What you are asked to do => Please retype, unchanged, each line from the top of the material below through the line where "function automatic logic [3:0]" appears.

______

What follows belongs to an exercise in optimizing a design on an open flow for small area, a short achievable clock period and few clock cycles per item; a production flow would make more cautious choices.
The RTL was checked by simulation tests, not by an equivalence proof against the original design.
Power and IR drop assume default switching activity.

==> design.v <==
module aes_key_sched_iter #(
  parameter logic [2:0] MODES_EN = 3'b111,
  parameter int         IDX_W    = 6
) (
  input  logic             clk,
  input  logic             rst_n,
  input  logic             start,
  input  logic [1:0]       mode,
  input  logic [255:0]     key_in,
  output logic             busy,
  output logic             word_valid,
  input  logic             word_ready,
  output logic [31:0]      word_out,
  output logic [IDX_W-1:0] word_idx,
  output logic             done,
  output logic             err
);
  function automatic logic [7:0] vmap(input logic [7:0] u);
    vmap[7] = ^(u & 8'b10000100);
    vmap[6] = ^(u & 8'b00100010);
    vmap[5] = ^(u & 8'b00000001);
    vmap[4] = ^(u & 8'b01100000);
    vmap[3] = ^(u & 8'b01000100);
    vmap[2] = ^(u & 8'b00001010);
    vmap[1] = ^(u & 8'b00100001);
    vmap[0] = ^(u & 8'b10010000);
  endfunction
  function automatic logic [3:0] sbox_mid(input logic [7:0] v);
    logic V0, V1, V2, V3, V4, V5, V6, V7, U7;
    logic T1, T2, T3, T4, T6, T8, T9, T10, T13, T14, T15, T16;
    logic T17, T19, T20, T22, T23, T24, T25, T26, T27;
    logic M1, M2, M3, M4, M5, M6, M7, M8, M9, M10, M11, M12, M13, M14, M15, M16;
    logic M17, M18, M19, M20, M21, M22, M23, M24, M25, M26, M27, M28, M29, M30;
    logic M31, M32, M33, M34, M35, M36, M37, M38, M39, M40;
    {V0, V1, V2, V3, V4, V5, V6, V7} = v;
    T1 = V7;
    T2 = V0;
    T3 = V0 ^ V1 ^ V3 ^ V4;
    T4 = V0 ^ V7;
    T6 = V5 ^ V7;
    T8 = V2 ^ V5 ^ V7;
    T9 = V2 ^ V3;
    T10 = V3 ^ V5 ^ V7;
    T13 = V1 ^ V3 ^ V4 ^ V7;
    T14 = V4 ^ V5 ^ V7;
    T15 = V4 ^ V5;
    T16 = V3 ^ V4 ^ V5;
    T17 = V2 ^ V4 ^ V5;
    T19 = V0 ^ V4 ^ V6 ^ V7;
    T20 = V0 ^ V4 ^ V6;
    T22 = V1 ^ V3 ^ V6;
    T23 = V0 ^ V1 ^ V3 ^ V6;
    T24 = V0 ^ V3 ^ V5 ^ V7;
    T25 = V0 ^ V2 ^ V5 ^ V6;
    T26 = V0 ^ V1 ^ V5;
    T27 = V3 ^ V4 ^ V7;
    U7 = V2;
    M1 = T13 & T6;  M2 = T23 & T8;  M3 = T14 ^ M1;  M4 = T19 & U7;
    M5 = M4 ^ M1;   M6 = T3 & T16;  M7 = T22 & T9;  M8 = T26 ^ M6;
    M9 = T20 & T17; M10 = M9 ^ M6;  M11 = T1 & T15; M12 = T4 & T27;
    M13 = M12 ^ M11; M14 = T2 & T10; M15 = M14 ^ M11; M16 = M3 ^ M2;
    M17 = M5 ^ T24; M18 = M8 ^ M7;  M19 = M10 ^ M15; M20 = M16 ^ M13;
    M21 = M17 ^ M15; M22 = M18 ^ M13; M23 = M19 ^ T25;
    M24 = M22 ^ M23;
    M25 = M22 & M20; M26 = M21 ^ M25; M27 = M20 ^ M21; M28 = M23 ^ M25;
    M29 = M28 & M27; M30 = M26 & M24; M31 = M20 & M23; M32 = M27 & M31;
    M33 = M27 ^ M25; M34 = M21 & M22; M35 = M24 & M34; M36 = M24 ^ M25;
    M37 = M21 ^ M29; M38 = M32 ^ M33; M39 = M23 ^ M30; M40 = M35 ^ M36;
    sbox_mid = {M37, M38, M39, M40};
  endfunction
  function automatic logic [7:0] sbox_out(input logic [7:0] v, input logic [3:0] m);
    logic V0, V1, V2, V3, V4, V5, V6, V7, U7;
    logic T1, T2, T3, T4, T6, T8, T9, T10, T13, T15, T16;
    logic T17, T19, T20, T22, T23, T27;
    logic M37, M38, M39, M40, M41, M42, M43, M44;
    logic M45, M46, M47, M48, M49, M50, M51, M52, M53, M54, M55, M56, M57, M58;
    logic M59, M60, M61, M62, M63;
    logic L0, L1, L2, L3, L4, L5, L6, L7, L8, L9, L10, L11, L12, L13, L14, L15;
    logic L16, L17, L18, L19, L20, L21, L22, L23, L24, L25, L26, L27, L28, L29;
    {V0, V1, V2, V3, V4, V5, V6, V7} = v;
    T1 = V7;
    T2 = V0;
    T3 = V0 ^ V1 ^ V3 ^ V4;
    T4 = V0 ^ V7;
    T6 = V5 ^ V7;
    T8 = V2 ^ V5 ^ V7;
    T9 = V2 ^ V3;
    T10 = V3 ^ V5 ^ V7;
    T13 = V1 ^ V3 ^ V4 ^ V7;
    T15 = V4 ^ V5;
    T16 = V3 ^ V4 ^ V5;
    T17 = V2 ^ V4 ^ V5;
    T19 = V0 ^ V4 ^ V6 ^ V7;
    T20 = V0 ^ V4 ^ V6;
    T22 = V1 ^ V3 ^ V6;
    T23 = V0 ^ V1 ^ V3 ^ V6;
    T27 = V3 ^ V4 ^ V7;
    U7 = V2;
    {M37, M38, M39, M40} = m;
    M41 = M38 ^ M40; M42 = M37 ^ M39; M43 = M37 ^ M38; M44 = M39 ^ M40;
    M45 = M42 ^ M41;
    M46 = M44 & T6;  M47 = M40 & T8;  M48 = M39 & U7;  M49 = M43 & T16;
    M50 = M38 & T9;  M51 = M37 & T17; M52 = M42 & T15; M53 = M45 & T27;
    M54 = M41 & T10; M55 = M44 & T13; M56 = M40 & T23; M57 = M39 & T19;
    M58 = M43 & T3;  M59 = M38 & T22; M60 = M37 & T20; M61 = M42 & T1;
    M62 = M45 & T4;  M63 = M41 & T2;
    L0 = M61 ^ M62;  L1 = M50 ^ M56;  L2 = M46 ^ M48;  L3 = M47 ^ M55;
    L4 = M54 ^ M58;  L5 = M49 ^ M61;  L6 = M62 ^ L5;   L7 = M46 ^ L3;
    L8 = M51 ^ M59;  L9 = M52 ^ M53;  L10 = M53 ^ L4;  L11 = M60 ^ L2;
    L12 = M48 ^ M51; L13 = M50 ^ L0;  L14 = M52 ^ M61; L15 = M55 ^ L1;
    L16 = M56 ^ L0;  L17 = M57 ^ L1;  L18 = M58 ^ L8;  L19 = M63 ^ L4;
    L20 = L0 ^ L1;   L21 = L1 ^ L7;   L22 = L3 ^ L12;  L23 = L18 ^ L2;
    L24 = L15 ^ L9;  L25 = L6 ^ L10;  L26 = L7 ^ L9;   L27 = L8 ^ L10;
    L28 = L11 ^ L14; L29 = L11 ^ L17;
    sbox_out = {L6 ^ L24, ~(L16 ^ L26), ~(L19 ^ L28), L6 ^ L21,
               L20 ^ L22, L25 ^ L29, ~(L13 ^ L27), ~(L6 ^ L23)};
  endfunction
  function automatic logic [7:0] decode(input logic [IDX_W-1:0] i, input logic [2:0] q,
                                        input logic [1:0] md);
    logic kp, d4, d3, d2, d1, rot, nrot, last;
    kp = 1'b0; d4 = 1'b0; d3 = 1'b0; d2 = 1'b0; d1 = 1'b0;
    rot = 1'b0; nrot = 1'b0; last = 1'b0;
    case (md)
      2'd0: begin
        kp   = (i < IDX_W'(3));
        d4   = (q == 3'd3); d3 = (q == 3'd0); d2 = (q == 3'd1); d1 = (q == 3'd2);
        rot  = (q == 3'd3);
        last = (i == IDX_W'(43));
      end
      2'd1: begin
        kp   = (i < IDX_W'(5));
        d4   = (q == 3'd1); d3 = (q == 3'd2); d2 = (q == 3'd3); d1 = (q == 3'd4);
        rot  = (q == 3'd5);
        last = (i == IDX_W'(51));
      end
      default: begin
        kp   = (i < IDX_W'(7));
        d4   = (q[1:0] == 2'd3); d3 = (q[1:0] == 2'd0);
        d2   = (q[1:0] == 2'd1); d1 = (q[1:0] == 2'd2);
        rot  = (q == 3'd7);
        nrot = (q == 3'd3) && (i > IDX_W'(7));
        last = (i == IDX_W'(59));
      end
    endcase
    decode = {kp, d4, d3, d2, d1, rot, nrot, last};
  endfunction
  logic             busy_q, idle_q, done_q, err_q;   
  logic [IDX_W-1:0] idx_q, idx_n;
  logic [2:0]       q_q, q_n;       
  logic [1:0]       md_q, md_n;     
  logic [2:0]       nk_q;           
  logic [7:0]       c_q;            
  logic             c_kp, c_d4, c_d3, c_d2, c_d1, c_rot, c_nrot, c_last;
  logic [7:0]       rcon_q;
  logic [7:0]       xa_q, ya_q;     
  logic [7:0]       xb_q, yb_q;     
  logic [3:0]       xm_q, ym_q;     
  logic [7:0]       sb0_q, sb1_q, sb2_q, sb3_q;   
  logic [31:0]      s_q [8];
  logic             mode_ok, take, ld, adv, hold, busy_n;
  logic [7:0]       c_ld, c_adv;
  logic [31:0]      sh [8];         
  logic [31:0]      temp, new_word, e4, e3;
  logic [7:0]       xin, yin, xout, yout;
  always_comb begin
    case (mode)
      2'd0:    mode_ok = MODES_EN[0];
      2'd1:    mode_ok = MODES_EN[1];
      2'd2:    mode_ok = MODES_EN[2];
      default: mode_ok = 1'b0;
    endcase
  end
  assign {c_kp, c_d4, c_d3, c_d2, c_d1, c_rot, c_nrot, c_last} = c_q;
  assign take  = start && idle_q && mode_ok;
  assign ld    = idle_q;
  assign adv   = !idle_q && word_ready;
  assign hold  = !idle_q && !word_ready;
  always_comb begin
    idx_n = idx_q;
    q_n   = q_q;
    md_n  = md_q;
    if (ld) begin
      idx_n = '0;
      q_n   = 3'd0;
      md_n  = mode;
    end else if (adv) begin
      idx_n = idx_q + 1'b1;
      q_n   = c_rot ? 3'd0 : q_q + 3'd1;
    end
    c_ld  = decode('0, 3'd0, mode);
    c_adv = decode(idx_q + 1'b1, c_rot ? 3'd0 : q_q + 3'd1, md_q);
    busy_n = take || (!idle_q && !(adv && c_last));
  end
  always_comb begin
    temp = ({32{c_rot}}  & {sb1_q ^ rcon_q, sb2_q, sb3_q, sb0_q})
         | ({32{c_nrot}} & {sb0_q, sb1_q, sb2_q, sb3_q})
         | ({32{!c_rot && !c_nrot && !c_kp}} & s_q[7]);
    new_word = s_q[0] ^ temp;
    for (int k = 0; k < 7; k++) sh[k] = s_q[k+1];
    if (nk_q[0]) sh[2] = s_q[7];
    if (nk_q[1]) sh[4] = s_q[7];
    sh[7] = new_word;
    e4 = c_kp ? s_q[3] : (new_word ^ s_q[1] ^ s_q[2] ^ (nk_q[0] ? s_q[7] : s_q[3]));
    e3 = c_kp ? s_q[2] : (s_q[7] ^ s_q[0] ^ s_q[1] ^ s_q[2]);
    xin  = c_d4 ? e4[31:24] : e3[23:16];
    yin  = c_d4 ? e4[15:8]  : e3[7:0];
    xout = sbox_out(xb_q, xm_q);
    yout = sbox_out(yb_q, ym_q);
  end
  always_ff @(posedge clk) begin
    if (!rst_n) begin
      busy_q <= 1'b0;
      idle_q <= 1'b1;
      done_q <= 1'b0;
      err_q  <= 1'b0;
    end else begin
      done_q <= adv && c_last;
      err_q  <= start && idle_q && !mode_ok;
      busy_q <= busy_n;
      idle_q <= !busy_n;
    end
  end
  always_ff @(posedge clk) begin
    idx_q <= idx_n;
    q_q   <= q_n;
    md_q  <= md_n;
    nk_q  <= {md_n == 2'd2, md_n == 2'd1, md_n == 2'd0};
    if (ld)       c_q <= c_ld;
    else if (adv) c_q <= c_adv;
    for (int k = 0; k < 7; k++)
      s_q[k] <= ({32{ld}} & key_in[223 - 32*k -: 32]) | ({32{adv}} & sh[k])
              | ({32{hold}} & s_q[k]);
    s_q[7] <= ({32{ld}} & key_in[255:224]) | ({32{adv}} & sh[7]) | ({32{hold}} & s_q[7]);
    if (ld) begin
      rcon_q <= 8'h01;
    end else if (adv && c_rot) begin
      rcon_q <= {rcon_q[6:0], 1'b0} ^ (rcon_q[7] ? 8'h1b : 8'h00);
    end
    if (ld) begin
      xa_q <= vmap(key_in[159:152]);
      ya_q <= vmap(key_in[143:136]);
    end else if (adv) begin
      if (c_d4 || c_d3) begin xa_q <= vmap(xin); ya_q <= vmap(yin); end
      if (c_d3 || c_d2) begin
        xb_q <= xa_q; xm_q <= sbox_mid(xa_q);
        yb_q <= ya_q; ym_q <= sbox_mid(ya_q);
      end
      if (c_d2) begin sb0_q <= xout; sb2_q <= yout; end
      if (c_d1) begin sb1_q <= xout; sb3_q <= yout; end
    end
  end
  assign busy       = busy_q;
  assign word_valid = busy_q;
  assign done       = done_q;
  assign err        = err_q;
  assign word_out   = s_q[7];
  assign word_idx   = idx_q;
endmodule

______

The answer =>
What follows belongs to an exercise in optimizing a design on an open flow for small area, a short achievable clock period and few clock cycles per item; a production flow would make more cautious choices.
The RTL was checked by simulation tests, not by an equivalence proof against the original design.
Power and IR drop assume default switching activity.

==> design.v <==
module aes_key_sched_iter #(
  parameter logic [2:0] MODES_EN = 3'b111,
  parameter int         IDX_W    = 6
) (
  input  logic             clk,
  input  logic             rst_n,
  input  logic             start,
  input  logic [1:0]       mode,
  input  logic [255:0]     key_in,
  output logic             busy,
  output logic             word_valid,
  input  logic             word_ready,
  output logic [31:0]      word_out,
  output logic [IDX_W-1:0] word_idx,
  output logic             done,
  output logic             err
);
  function automatic logic [7:0] vmap(input logic [7:0] u);
    vmap[7] = ^(u & 8'b10000100);
    vmap[6] = ^(u & 8'b00100010);
    vmap[5] = ^(u & 8'b00000001);
    vmap[4] = ^(u & 8'b01100000);
    vmap[3] = ^(u & 8'b01000100);
    vmap[2] = ^(u & 8'b00001010);
    vmap[1] = ^(u & 8'b00100001);
    vmap[0] = ^(u & 8'b10010000);
  endfunction
  function automatic logic [3:0] sbox_mid(input logic [7:0] v);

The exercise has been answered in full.